Records from a data source:
----

--- src/rhs_pkg.sv ---
// shared types, constants and helpers for the smoothed rgb histogram
`timescale 1ns / 1ps
package rhs_pkg;

  localparam int COUNT_WIDTH_DEF = 24;
  localparam int BIN_COUNT       = 256;
  localparam int BIN_W           = 8;
  localparam int CHANNELS        = 3;
  localparam int RAW_W           = 24;
  localparam int SUM_W           = 28;
  localparam int TAP_W           = 3;

  localparam logic [1:0] OP_ACCUM = 2'd0;
  localparam logic [1:0] OP_READ  = 2'd1;
  localparam logic [1:0] OP_CLEAR = 2'd2;

  localparam logic [1:0] CH_RED   = 2'd0;
  localparam logic [1:0] CH_GREEN = 2'd1;
  localparam logic [1:0] CH_BLUE  = 2'd2;

  // taps of the 1-4-6-4-1 kernel, lowest neighbor first
  localparam logic [TAP_W-1:0] TAP_OUTER_LO = 3'd0;
  localparam logic [TAP_W-1:0] TAP_INNER_LO = 3'd1;
  localparam logic [TAP_W-1:0] TAP_CENTER   = 3'd2;
  localparam logic [TAP_W-1:0] TAP_INNER_HI = 3'd3;
  localparam logic [TAP_W-1:0] TAP_OUTER_HI = 3'd4;

  typedef struct packed {
    logic             req;
    logic             inc;
    logic [BIN_W-1:0] addr;
  } bank_req_t;

  typedef struct packed {
    logic             we;
    logic [BIN_W-1:0] addr;
  } bank_clr_t;

  typedef struct packed {
    logic             valid;
    logic [TAP_W-1:0] tap;
  } tap_t;

  // neighbor bin for a tap, clamped to the edge bins
  function automatic logic [BIN_W-1:0] clamp_bin(input logic [BIN_W-1:0] bin,
                                                 input logic [TAP_W-1:0] tap);
    logic [BIN_W+1:0] pos;
    pos = {2'b00, bin} + (BIN_W+2)'(tap);
    if (pos < (BIN_W+2)'(2)) begin
      return '0;
    end else if (pos > (BIN_W+2)'(BIN_COUNT + 1)) begin
      return BIN_W'(BIN_COUNT - 1);
    end else begin
      return BIN_W'(pos - (BIN_W+2)'(2));
    end
  endfunction

endpackage

--- src/rhs_smooth.sv ---
// weighted 1-4-6-4-1 accumulation over five bin reads, holds the result
`timescale 1ns / 1ps
module rhs_smooth #(
  parameter int COUNT_WIDTH = rhs_pkg::COUNT_WIDTH_DEF
) (
  input  logic                          clk,
  input  logic                          rst,
  input  rhs_pkg::tap_t                 tap,
  input  logic [COUNT_WIDTH-1:0]        data,
  output logic [rhs_pkg::RAW_W-1:0]     raw_count,
  output logic [rhs_pkg::SUM_W-1:0]     smoothed_sum,
  output logic                          result_valid
);
  import rhs_pkg::*;

  localparam int AccW = (COUNT_WIDTH + 4 > SUM_W) ? COUNT_WIDTH + 4 : SUM_W;
  localparam int RawW = (COUNT_WIDTH > RAW_W) ? COUNT_WIDTH : RAW_W;

  logic [AccW-1:0] acc;
  logic [AccW-1:0] acc_next;
  logic [AccW-1:0] ext;
  logic [AccW-1:0] term;
  logic [RawW-1:0] raw;

  always_comb begin
    ext = AccW'(data);
    case (tap.tap)
      TAP_OUTER_LO, TAP_OUTER_HI: term = ext;
      TAP_INNER_LO, TAP_INNER_HI: term = ext << 2;
      TAP_CENTER:                 term = (ext << 2) + (ext << 1);
      default:                    term = '0;
    endcase
    acc_next = (tap.tap == TAP_OUTER_LO) ? term : acc + term;
  end

  always_ff @(posedge clk) begin
    if (rst) begin
      result_valid <= 1'b0;
    end else begin
      result_valid <= tap.valid && (tap.tap == TAP_OUTER_HI);
    end
    if (tap.valid) begin
      acc <= acc_next;
      if (tap.tap == TAP_CENTER) begin
        raw <= RawW'(data);
      end
    end
  end

  assign raw_count    = raw[RAW_W-1:0];
  assign smoothed_sum = acc[SUM_W-1:0];

endmodule

--- config.mk ---
export PLATFORM = sky130hd
export DESIGN_NAME = rhs_smooth
export DESIGN_NICKNAME = d
export VERILOG_FILES = /design/src/rhs_pkg.sv /design/src/rhs_smooth.sv
export SDC_FILE = /design/constraint.sdc
export NUM_CORES = 1
export LEC_CHECK = 0
export BUFFER_PORTS_ARGS = -buffer_cell sky130_fd_sc_hd__buf_4
export CORE_MARGIN = 3
export CORE_UTILIZATION = 50
export CTS_CLUSTER_SIZE = 24
export DETAILED_ROUTE_END_ITERATION = 10
export PLACE_DENSITY = 0.77
export SETUP_SLACK_MARGIN = 0.02
export SKIP_CTS_REPAIR_TIMING = 1
export SYNTH_ARGS = -nofsm -noshare
export SYNTH_HDL_FRONTEND = slang
export SYNTH_SLANG_ARGS = --single-unit
--- constraint.sdc ---
create_clock -name clk -period 6.54 [get_ports clk]
set_input_delay 1.308 -clock clk [delete_from_list [all_inputs] [get_ports clk]]
set_output_delay 1.308 -clock clk [all_outputs]
set_load 0.01 [all_outputs]
==> results of run 1 <==
synthesized netlist by cell type, drive strengths merged (6+ instances only):
cell type and count:
a21oi 59, o21ai 53, edfxtp 52, ha 52
nand2 42, nor2 41, a21o 20, clkbuf 20
inv 18, xnor2 18, xor2 14, a22oi 13
nor3 13, a211oi 9, nand2b 9, nor2b 9
nand3 8, nand4 7, o21bai 7, o21a 6
or3 6
sequential cells by signal, summed over array words and instances (netlist names):
register,flops
smoothed_sum,28
raw_count,24
result_valid,1
power breakdown:
part / switching (W) / leakage (nW) / internal (W)
logic: 0.000463 / 1.83 / 0.000393
clock network: 0.000112 / 0.0552 / 0.000114
registers: 0.0000469 / 0.500 / 0.000476
area by class of cell:
| class | count | area [um^2] | share of cell area (%) |
|---|---|---|---|
| Multi-Input combinational cell | 453 | 3098 | 54.86 |
| Inverter | 18 | 67.56 | 1.197 |
| Timing Repair Buffer | 84 | 630.6 | 11.17 |
| Clock inverter | 2 | 35.03 | 0.6204 |
| Sequential cell | 53 | 1582 | 28.01 |
| Tap cell | 129 | 161.4 | 2.858 |
| Clock buffer | 6 | 72.57 | 1.285 |
path summary, 6_finish.rpt:
kind | slack [ns] | startpoint | to
max | 1.22 | data[1] | smoothed_sum[27]$_SDFFCE_PP0P_
min | 0.69 | smoothed_sum[27]$_SDFFCE_PP0P_ | smoothed_sum[27]$_SDFFCE_PP0P_
max reg2reg | 3.71 | smoothed_sum[0]$_DFFE_PP_ | smoothed_sum[16]$_DFFE_PP_
min reg2reg | 0.69 | smoothed_sum[27]$_SDFFCE_PP0P_ | smoothed_sum[27]$_SDFFCE_PP0P_
worst max-delay path, stage by stage:
cell and delay [ns]:
buf_4 0.12, ha_1 0.20, inv_1 0.08, fa_1 0.38
nand2b_1 0.20, a211oi_1 0.32, nor2_1 0.10, a31oi_1 0.35
a21o_1 0.18, a21oi_1 0.07, mux2i_1 0.13, o31ai_1 0.25
ha_1 0.36, a211o_1 0.31, a211oi_1 0.22, a21oi_1 0.15
o211ai_1 0.29, o21ai_0 0.14, o21ai_0 0.13, mux2i_1 0.20
logic make-up (layout without fill, tap and decap cells):
| kind of cell | after synthesis | count (layout) | share of synthesized area, % |
|---|---|---|---|
| AND/OR/NAND/NOR | 157 | 157 | 15.78 |
| AO/OA/AOI/OAI | 203 | 203 | 26.73 |
| XOR/XNOR | 32 | 32 | 5.814 |
| flip-flops | 53 | 53 | 32.81 |
| buffers and inverters | 39 | 110 | 3.036 |
| multiplexers | 7 | 7 | 1.505 |
| adder cells (fa/ha/maj) | 54 | 54 | 14.33 |
per-layer routing:
layer | track usage, % | vias up | routed length, um
met5 | 0 | - | 0
met4 | 4.558 | 0 | 157
met3 | 2.917 | 14 | 874
met2 | 37.00 | 174 | 5575
met1 | 32.53 | 2061 | 5691
li1 | - | 2210 | -
through the flow:
step                      util (%)  instance area, um^2  instances  setup WS [ns]  hold slack, ns
after CTS                    60.82                 5647        745          1.275          0.7027
final                        60.82                 5647        745          1.220          0.6911
after floorplan                  -                 4821        545          1.598          0.6744
after global placement       59.66                 5539        737          1.096          0.6566
after global routing         60.82                 5647        745         0.8871          0.7819
after detailed placement     59.66                 5539        737         0.9333          0.6757
==> results.py, run 1 <==
metrics = {
    "timing": {
        "period_share_pct": 81.35,
        "fin_setup_tns_ns": 0,
        "finalCriticalPeriod_ns": 5.320,
        "worstMarginPinSlew_ns": 1.069,
        "maxSlewViolCount": 0,
        "skew_ns": 0.01026,
        "setup_violations": 0,
        "rsz0062_at_grt": "no",
        "max_freq_mhz": 188.0,
        "hold_viol": 0,
        "slew_headroom_pct": 28.74,
    },
    "global_route": {
        "grt_pass1_vias": 4266,
        "grt-ovfl-total": 0,
        "antenna_found_initial": 0,
        "grt_max_degree": 31,
        "grt_usage_pct": 22.70,
        "grt_pass1_wl_mm": 20.71,
    },
    "critical_path": {
        "critPathLaunchType": "primary input",
        "ff2ff_path_depth": 11,
        "required_ns": 6.71,
        "cp.arrival_ns": 5.49,
        "crit_type": "in2reg",
        "cp_max_fo": 7,
        "crit_path_end_kind": "flip-flop",
    },
    "power": {
        "p_leak_nw": 2.390,
        "p_total_w": 0.001605,
        "peakVddDrop_mv": 0.1404,
        "power_density_nw_per_um2": 284.2,
    },
    "yosys": {
        "synth_top_cell_area_share_pct": 32.39,
        "postSynthCellCount": 545,
        "synth_top_cell_by_area": "edfxtp_1",
        "async_flop_share_pct": 0,
        "synth_edf_count": 52,
        "avgSynthCellArea_um2": 8.846,
        "netlist_area_um2": 4821,
        "synth-main-ff-cell": "edfxtp_1",
        "yosysSeqAreaShare_pct": 32.81,
        "synthTopCellsByArea": "edfxtp_1, ha_1, a21oi_1",
        "synth_cell_types": 56,
        "synth_nets": 629,
        "yosys_warnings": 0,
        "ys_ff_latch": 53,
    },
    "clock_network": {
        "cts_sinks": 53,
        "htreeDepth": 2,
        "path_clk_slew_ns": 0.10,
        "cts_root_buf": "clkbuf_8",
        "cts_tree": "yes",
        "clockBufferDepth": 2,
        "numCtsBuffers": 5,
        "insertion_delay_ns": 0.32,
    },
    "cells_and_area": {
        "fill_cells": 856,
        "layout-drive-gt1-share_pct": 16.23,
        "final_common_cell": "buf_4",
        "fin_nets": 699,
        "final_cell_mix": "buf_4, a21oi_1, o21ai_0, ha_1, edfxtp_1",
        "diodes": 0,
        "layout-area-overhead-vs-synth_pct": 17.13,
    },
    "floorplan": {
        "die_w_um": 104.2,
        "ioPinCount": 83,
        "row_count": 35,
        "core_area_um2": 9284,
        "die_h_um": 104.2,
        "dieArea_um2": 10860,
        "start_util_pct": 51.93,
    },
    "flow_run": {
        "max_cap_viol_count": 0,
    },
    "place": {
        "numPortBuffers": 82,
        "gp_congestion": 0.9775,
        "hpwl_mm": 9.586,
    },
    "drt": {
        "drtIter0Drc": 259,
        "viasPerCell": 5.985,
        "num_vias": 4459,
        "wl_per_cell_um": 16.51,
        "drc_errors": 0,
        "dr.pass1.iters": 7,
        "ant_nets": 0,
        "wirelength_mm": 12.30,
    },
    "hold_path": {
        "min_path_cells": 2,
        "hold_path_class": "reg2reg",
    },
    "outcome": {
        "status": "finished, final reports clean",
    },
}
Power figures use the tool's default switching activity.
==> run 2, diff against run 1 <==
--- a/config.mk
+++ b/config.mk
@@ -10,7 +10,7 @@
 export CORE_UTILIZATION = 50
 export CTS_CLUSTER_SIZE = 24
 export DETAILED_ROUTE_END_ITERATION = 10
-export PLACE_DENSITY = 0.77
+export PLACE_DENSITY = 0.8
 export SETUP_SLACK_MARGIN = 0.02
 export SKIP_CTS_REPAIR_TIMING = 1
 export SYNTH_ARGS = -nofsm -noshare
==> constraint.sdc (replaced) <==
create_clock -name clk -period 4.3 [get_ports clk]
set_input_delay 0.86 -clock clk [delete_from_list [all_inputs] [get_ports clk]]
set_output_delay 0.86 -clock clk [all_outputs]
set_load 0.01 [all_outputs]
==> run 2 against run 1 <==
Compared with the run above: the flow now finishes with violations (negative setup slack); clock power grew 30%; die area did not move; first-iteration DRC count is 19% higher; utilization increased by 15 points; sequential power up 54%; clock-buffer cell count rose by 1; sequential share of layout area shrank 5.4 points; sequential cell count is the same; final cell count rose by 18%; non-clock buffer count rose by 132; via count increased by 17%; critical path type unchanged.
==> results.py, run 2 (synthesis results as in run 1) <==
metrics = {
    "clock_network": {
        "numCtsBuffers": 5,
        "cts_root_buf": "clkbuf_8",
        "path_clk_slew_ns": 0.11,
        "htreeDepth": 2,
        "cts_tree": "yes",
        "cts_sinks": 53,
        "clockBufferDepth": 2,
        "insertion_delay_ns": 0.32,
    },
    "floorplan": {
        "ioPinCount": 83,
        "core_area_um2": 9284,
        "die_w_um": 104.2,
        "dieArea_um2": 10860,
        "die_h_um": 104.2,
        "start_util_pct": 51.93,
        "row_count": 35,
    },
    "place": {
        "gp_congestion": 0.9349,
        "hpwl_mm": 11.37,
        "dpl_cell_area_um2": 6419,
        "numPortBuffers": 82,
        "place_inst": 849,
    },
    "critical_path": {
        "reg2reg_setup_slack_ns": 1.45,
        "cp_num_buf_inv": 2,
        "critical_path.max_stage_delay_ns": 0.43,
        "critPathLaunchType": "primary input",
        "r2r-end": "smoothed_sum[14]$_DFFE_PP_",
        "cp.arrival_ns": 4.55,
        "ff2ff_path_depth": 12,
        "required_ns": 4.38,
        "crit_chain": "buf_4, ha_4, o21ai_0, o21bai_1, o311a_1, a311o_2, buf_4, a31oi_4, xor2_1, or4_1, nand2_2, ha_4, and4_1, o2111ai_2, o2111ai_2, a41o_1, xor2_1, nor2_1, a21oi_1",
        "path_delay_family": "compound AO/OA/AOI/OAI gates",
        "cp_max_fo": 5,
        "slowest_stage": "or4_1",
        "crit_path_end_kind": "flip-flop",
        "crit_type": "in2reg",
        "r2r-start": "smoothed_sum[0]$_DFFE_PP_",
    },
    "cells_and_area": {
        "layout-drive-gt1-share_pct": 38.37,
        "largest_reg_flops": 28,
        "final_common_cell": "buf_4",
        "final_cells": 877,
        "final_area_um2": 6993,
        "final_cell_mix": "buf_4, edfxtp_1, a21oi_1, ha_1, nand2_1",
        "diodes": 0,
        "fill_cells": 673,
        "fin_nets": 831,
        "layout-area-overhead-vs-synth_pct": 45.06,
    },
    "timing": {
        "slew_headroom_pct": 43.42,
        "skew_ns": 0.01331,
        "setup_violations": 8,
        "worstMarginPinSlew_ns": 0.8466,
        "period_share_pct": 104.0,
        "holdWs_ns": 0.6774,
        "hold_viol": 0,
        "fin_setup_tns_ns": -0.7532,
        "max_freq_mhz": 223.6,
        "setup_ws_ns": -0.1727,
        "maxSlewViolCount": 0,
        "rsz0062_at_grt": "yes",
        "finalCriticalPeriod_ns": 4.473,
    },
    "drt": {
        "wl_per_cell_um": 17.90,
        "wirelength_mm": 15.69,
        "ant_nets": 0,
        "num_vias": 5227,
        "drtIter0Drc": 307,
        "dr.pass1.iters": 5,
        "drc_errors": 0,
        "viasPerCell": 5.960,
    },
    "hold_path": {
        "min_from": "rst",
        "worstHoldEndpoint": "result_valid$_SDFF_PP0_",
        "hold_path_class": "in2reg",
        "min_path_cells": 2,
    },
    "global_route": {
        "grt_usage_pct": 26.24,
        "grt_max_degree": 31,
        "grt_pass1_wl_mm": 23.78,
        "grt-ovfl-total": 0,
        "antenna_found_initial": 0,
        "grt_pass1_vias": 4939,
    },
    "flow_run": {
        "max_cap_viol_count": 0,
    },
    "power": {
        "p_leak_nw": 3.074,
        "p_total_w": 0.002974,
        "peakVddDrop_mv": 0.2624,
        "power_density_nw_per_um2": 425.3,
    },
    "outcome": {
        "status": "complete, but fails checks",
        "violations": "negative setup slack",
    },
}
[run 2: cell count changes in the layout (fill, tap and decap cells not counted), moves of 5 or more]
cell,delta
a21oi_1,-12
a21oi_2,+9
buf_4,+127
ha_1,-8
ha_4,+5
o21ai_0,-17
o21ai_1,+12
o21ai_2,+5
[run 2: layout make-up]
| cell class | count | area, um^2 | share of cell area (%) |
|---|---|---|---|
| tap | 129 | 161.4 | 2.308 |
| clock inverter | 1 | 7.507 | 0.1074 |
| timing repair buffer | 216 | 1649 | 23.58 |
| multi-input combinational | 453 | 3450 | 49.33 |
| clock buffer | 7 | 76.32 | 1.091 |
| inverter | 18 | 67.56 | 0.9662 |
| sequential | 53 | 1582 | 22.62 |
[run 2: layer usage]
layer  vias to the layer above  routed length [um]  share of wire (%)  global-route usage (%)
met2                       236                7473                 48                   43.73
met4                         0                 462                2.9                   6.838
li1                       2468                   -                  -                       -
met5                         -                   0                  0                       0
met1                      2470                6832                 44                   36.54
met3                        53                 926                5.9                   2.731
[run 2: worst max path at each step]
stage / startpoint / cells after the start / endpoint / slack, ns
2_1_floorplan: data[0] / 19 / smoothed_sum[25]$_DFFE_PP_ / -0.009
3_3_place_gp: data[1] / 20 / smoothed_sum[17]$_DFFE_PP_ / -0.47
3_5_place_dp: data[1] / 20 / smoothed_sum[17]$_DFFE_PP_ / -0.65
4_1_cts: data[1] / 20 / smoothed_sum[17]$_DFFE_PP_ / -0.33
5_1_grt: data[2] / 19 / smoothed_sum[22]$_DFFE_PP_ / -0.33
6_report: data[2] / 19 / smoothed_sum[22]$_DFFE_PP_ / -0.17
[run 2: per-stage QoR]
step                      setup slack (ns)  utilization, %
after floorplan                  -0.008734               -
after global placement             -0.4725           69.14
after detailed placement           -0.6454           69.14
after CTS                          -0.3297           70.04
after global routing               -0.3344           75.32
final                              -0.1727           75.32
[run 2: power by group]
part / total [W] / switching (W) / internal (W)
Sequential: 0.000803 / 0.0000786 / 0.000724
Clock: 0.000293 / 0.000177 / 0.000116
Combinational: 0.00188 / 0.000917 / 0.000960
==> run 3, diff against run 2 <==
--- a/config.mk
+++ b/config.mk
@@ -10,7 +10,7 @@
 export CORE_UTILIZATION = 50
 export CTS_CLUSTER_SIZE = 24
 export DETAILED_ROUTE_END_ITERATION = 10
-export PLACE_DENSITY = 0.8
+export PLACE_DENSITY = 0.75
 export SETUP_SLACK_MARGIN = 0.02
 export SKIP_CTS_REPAIR_TIMING = 1
 export SYNTH_ARGS = -nofsm -noshare
==> run 3 against run 2 <==
Compared with the run above: the flow still finishes with violations (negative setup slack); worst setup slack lost 0.095 ns; power shrank 1.7%; clock power shrank 2%; clock-buffer cell count shrank 1; design area shrank 0.89%.
==> results.py, run 3 (synthesis results as in run 1) <==
metrics = {
    "outcome": {
        "status": "complete, but fails checks",
        "violations": "negative setup slack",
    },
    "timing": {
        "slew_headroom_pct": 20.15,
        "finalCriticalPeriod_ns": 4.568,
        "holdWs_ns": 0.6859,
        "skew_ns": 0.008054,
        "setup_ws_ns": -0.2678,
        "hold_viol": 0,
        "max_freq_mhz": 218.9,
        "setup_violations": 11,
        "maxSlewViolCount": 0,
        "rsz0062_at_grt": "yes",
        "period_share_pct": 106.2,
        "worstMarginPinSlew_ns": 1.191,
    },
    "critical_path": {
        "crit_path_end_kind": "flip-flop",
        "cp.arrival_ns": 4.60,
        "required_ns": 4.33,
        "critPathLaunchType": "primary input",
        "cp_max_fo": 5,
        "reg2reg_setup_slack_ns": 1.61,
        "crit_type": "in2reg",
    },
    "clock_network": {
        "cts_root_buf": "clkbuf_8",
        "insertion_delay_ns": 0.31,
        "clockBufferDepth": 2,
        "cts_tree": "yes",
        "numCtsBuffers": 5,
        "cts_sinks": 53,
        "path_clk_slew_ns": 0.10,
        "htreeDepth": 2,
    },
    "floorplan": {
        "row_count": 35,
        "start_util_pct": 51.93,
        "core_area_um2": 9284,
        "die_w_um": 104.2,
        "die_h_um": 104.2,
        "dieArea_um2": 10860,
        "ioPinCount": 83,
    },
    "power": {
        "p_int_w": 0.001768,
        "power_frac_comb_pct": 62.7,
        "p_sw_share_pct": 39.52,
        "peakVddDrop_mv": 0.3266,
        "clockPowerShare_pct": 9.8,
        "p_sw_w": 0.001155,
        "pwr-share-seq_pct": 27.4,
        "p_leak_nw": 3.066,
        "power_density_nw_per_um2": 421.7,
    },
    "cells_and_area": {
        "layout-drive-gt1-share_pct": 37.40,
        "fin_nets": 829,
        "final_cell_mix": "buf_4, edfxtp_1, a21oi_1, ha_1, nand2_1",
        "layout-area-overhead-vs-synth_pct": 43.76,
        "largest_reg_flops": 28,
        "final_cells": 875,
        "diodes": 0,
        "final_common_cell": "buf_4",
    },
    "global_route": {
        "grt_usage_pct": 26.12,
        "grt-ovfl-total": 0,
        "grt_max_degree": 31,
        "grt_pass1_vias": 4866,
        "grt_pass1_wl_mm": 23.58,
        "antenna_found_initial": 0,
    },
    "place": {
        "hpwl_mm": 11.33,
        "gp_congestion": 0.9032,
        "numPortBuffers": 82,
        "place_inst": 861,
        "post-place-ws_ns": -0.6267,
    },
    "drt": {
        "drc_errors": 0,
        "wirelength_mm": 15.40,
        "wl_per_cell_um": 17.60,
        "ant_nets": 0,
        "num_vias": 5181,
        "dr.pass1.iters": 5,
        "viasPerCell": 5.921,
        "drtIter0Drc": 276,
    },
    "flow_run": {
        "max_cap_viol_count": 0,
    },
    "hold_path": {
        "hold_path_class": "in2reg",
    },
}
run 3: stage by stage:
stage	setup TNS (ns)	util (%)	area, um^2	total power [W]
after floorplan	-0.008734	-	4860	0.001711
after global placement	-5.956	70.11	6509	0.002352
after detailed placement	-7.402	70.11	6509	0.002391
after CTS	-2.325	71.00	6591	0.002689
after global routing	-4.676	74.65	6930	0.003111
final	-1.536	74.65	6930	0.002923
run 3: power groups by stage:
stage	Clock, W	Combinational, W	Sequential (W)
after global routing	0.000315	0.00199	0.000808
after global placement	0	0.00155	0.000806
after detailed placement	0	0.00158	0.000808
after floorplan	0	0.000875	0.000837
final	0.000288	0.00183	0.000801
after CTS	0.000295	0.00160	0.000797
run 3: path summary, 6_finish.rpt:
path	from	endpoint	depth (start not counted)
max	data[1]	smoothed_sum[26]$_DFFE_PP_	22
min	rst	result_valid$_SDFF_PP0_	2
max reg2reg	smoothed_sum[0]$_DFFE_PP_	smoothed_sum[22]$_DFFE_PP_	12
min reg2reg	smoothed_sum[27]$_SDFFCE_PP0P_	smoothed_sum[27]$_SDFFCE_PP0P_	2
run 3: critical path, stage by stage:
cell,delay [ns]
buf_12,0.11
ha_4,0.16
inv_1,0.08
fa_2,0.20
nand2b_4,0.15
a21oi_2,0.07
o21ai_0,0.26
a21boi_1,0.15
o21a_1,0.19
or3_1,0.31
a41oi_1,0.19
o21ai_0,0.12
ha_1,0.35
nand4_1,0.18
nor2_2,0.24
buf_4,0.16
o2111ai_4,0.13
o2111ai_4,0.14
nand2_2,0.11
o31ai_2,0.22
xnor2_1,0.15
nor2_1,0.05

----

Above are the entries. Copy exactly the part that opens with the line containing "logic [AccW-1:0] ext;" and closes with the line containing "export SYNTH_SLANG_ARGS = --single-unit", and no more.

• _Solution_
  logic [AccW-1:0] ext;
  logic [AccW-1:0] term;
  logic [RawW-1:0] raw;

  always_comb begin
    ext = AccW'(data);
    case (tap.tap)
      TAP_OUTER_LO, TAP_OUTER_HI: term = ext;
      TAP_INNER_LO, TAP_INNER_HI: term = ext << 2;
      TAP_CENTER:                 term = (ext << 2) + (ext << 1);
      default:                    term = '0;
    endcase
    acc_next = (tap.tap == TAP_OUTER_LO) ? term : acc + term;
  end

  always_ff @(posedge clk) begin
    if (rst) begin
      result_valid <= 1'b0;
    end else begin
      result_valid <= tap.valid && (tap.tap == TAP_OUTER_HI);
    end
    if (tap.valid) begin
      acc <= acc_next;
      if (tap.tap == TAP_CENTER) begin
        raw <= RawW'(data);
      end
    end
  end

  assign raw_count    = raw[RAW_W-1:0];
  assign smoothed_sum = acc[SUM_W-1:0];

endmodule

--- config.mk ---
export PLATFORM = sky130hd
export DESIGN_NAME = rhs_smooth
export DESIGN_NICKNAME = d
export VERILOG_FILES = /design/src/rhs_pkg.sv /design/src/rhs_smooth.sv
export SDC_FILE = /design/constraint.sdc
export NUM_CORES = 1
export LEC_CHECK = 0
export BUFFER_PORTS_ARGS = -buffer_cell sky130_fd_sc_hd__buf_4
export CORE_MARGIN = 3
export CORE_UTILIZATION = 50
export CTS_CLUSTER_SIZE = 24
export DETAILED_ROUTE_END_ITERATION = 10
export PLACE_DENSITY = 0.77
export SETUP_SLACK_MARGIN = 0.02
export SKIP_CTS_REPAIR_TIMING = 1
export SYNTH_ARGS = -nofsm -noshare
export SYNTH_HDL_FRONTEND = slang
export SYNTH_SLANG_ARGS = --single-unit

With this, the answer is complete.